[Opening Input material section]

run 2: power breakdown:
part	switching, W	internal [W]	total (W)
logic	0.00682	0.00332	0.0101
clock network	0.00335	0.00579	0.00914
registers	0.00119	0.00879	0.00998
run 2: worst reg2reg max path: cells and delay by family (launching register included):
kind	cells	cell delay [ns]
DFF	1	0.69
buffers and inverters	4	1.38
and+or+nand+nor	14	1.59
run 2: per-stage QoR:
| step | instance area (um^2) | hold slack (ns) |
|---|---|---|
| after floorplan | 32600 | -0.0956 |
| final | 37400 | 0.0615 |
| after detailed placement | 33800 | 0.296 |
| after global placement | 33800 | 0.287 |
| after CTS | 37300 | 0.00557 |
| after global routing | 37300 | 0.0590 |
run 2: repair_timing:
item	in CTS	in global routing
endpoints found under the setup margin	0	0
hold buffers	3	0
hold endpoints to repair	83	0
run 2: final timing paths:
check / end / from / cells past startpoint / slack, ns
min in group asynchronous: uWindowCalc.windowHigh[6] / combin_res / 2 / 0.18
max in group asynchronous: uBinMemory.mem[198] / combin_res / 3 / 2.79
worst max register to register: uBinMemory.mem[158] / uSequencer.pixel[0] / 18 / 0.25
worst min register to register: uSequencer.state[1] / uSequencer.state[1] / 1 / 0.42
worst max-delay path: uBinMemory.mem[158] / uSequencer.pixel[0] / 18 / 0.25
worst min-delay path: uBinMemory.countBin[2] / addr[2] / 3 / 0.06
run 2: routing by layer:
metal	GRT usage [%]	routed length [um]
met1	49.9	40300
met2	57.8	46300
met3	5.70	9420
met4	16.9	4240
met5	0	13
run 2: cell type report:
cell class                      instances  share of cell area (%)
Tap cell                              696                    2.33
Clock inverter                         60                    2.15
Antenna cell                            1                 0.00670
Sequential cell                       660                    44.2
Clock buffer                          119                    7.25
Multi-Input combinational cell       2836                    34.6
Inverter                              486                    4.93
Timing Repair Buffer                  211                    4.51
<file path="config.mk">
export PLATFORM = sky130hd
export DESIGN_NAME = butterfly_stage
export DESIGN_NICKNAME = d
export VERILOG_FILES = /design/src/logic/fft_stage_pkg.sv /design/src/logic/butterfly_stage.sv
export VERILOG_INCLUDE_DIRS = /design/src
export SDC_FILE = /design/constraint.sdc
export NUM_CORES = 2
export LEC_CHECK = 0
export ABC_AREA = 1
export BUFFER_PORTS_ARGS = -buffer_cell sky130_fd_sc_hd__buf_4
export CORE_AREA = 2 2 477 479
export DETAILED_ROUTE_END_ITERATION = 12
export DIE_AREA = 0 0 479 481
export GPL_TIMING_DRIVEN = 0
export PLACE_DENSITY = 0.42
export SLEW_MARGIN = 15
export SYNTH_ARGS = -nofsm -noshare
export SYNTH_HDL_FRONTEND = slang
export SYNTH_SLANG_ARGS = --single-unit
</file>
<file path="constraint.sdc">
create_clock -name clk -period 0.8 [get_ports clk]
set_input_delay 0.04 -clock clk [delete_from_list [all_inputs] [get_ports clk]]
set_output_delay 0.04 -clock clk [all_outputs]
set_load 0.05 [all_outputs]
</file>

[Closing Input material section]

Exercise goal: Report, from the entries above, each line where "endpoints" is found.

Solution for this exercise:
endpoints found under the setup margin	0	0
hold endpoints to repair	83	0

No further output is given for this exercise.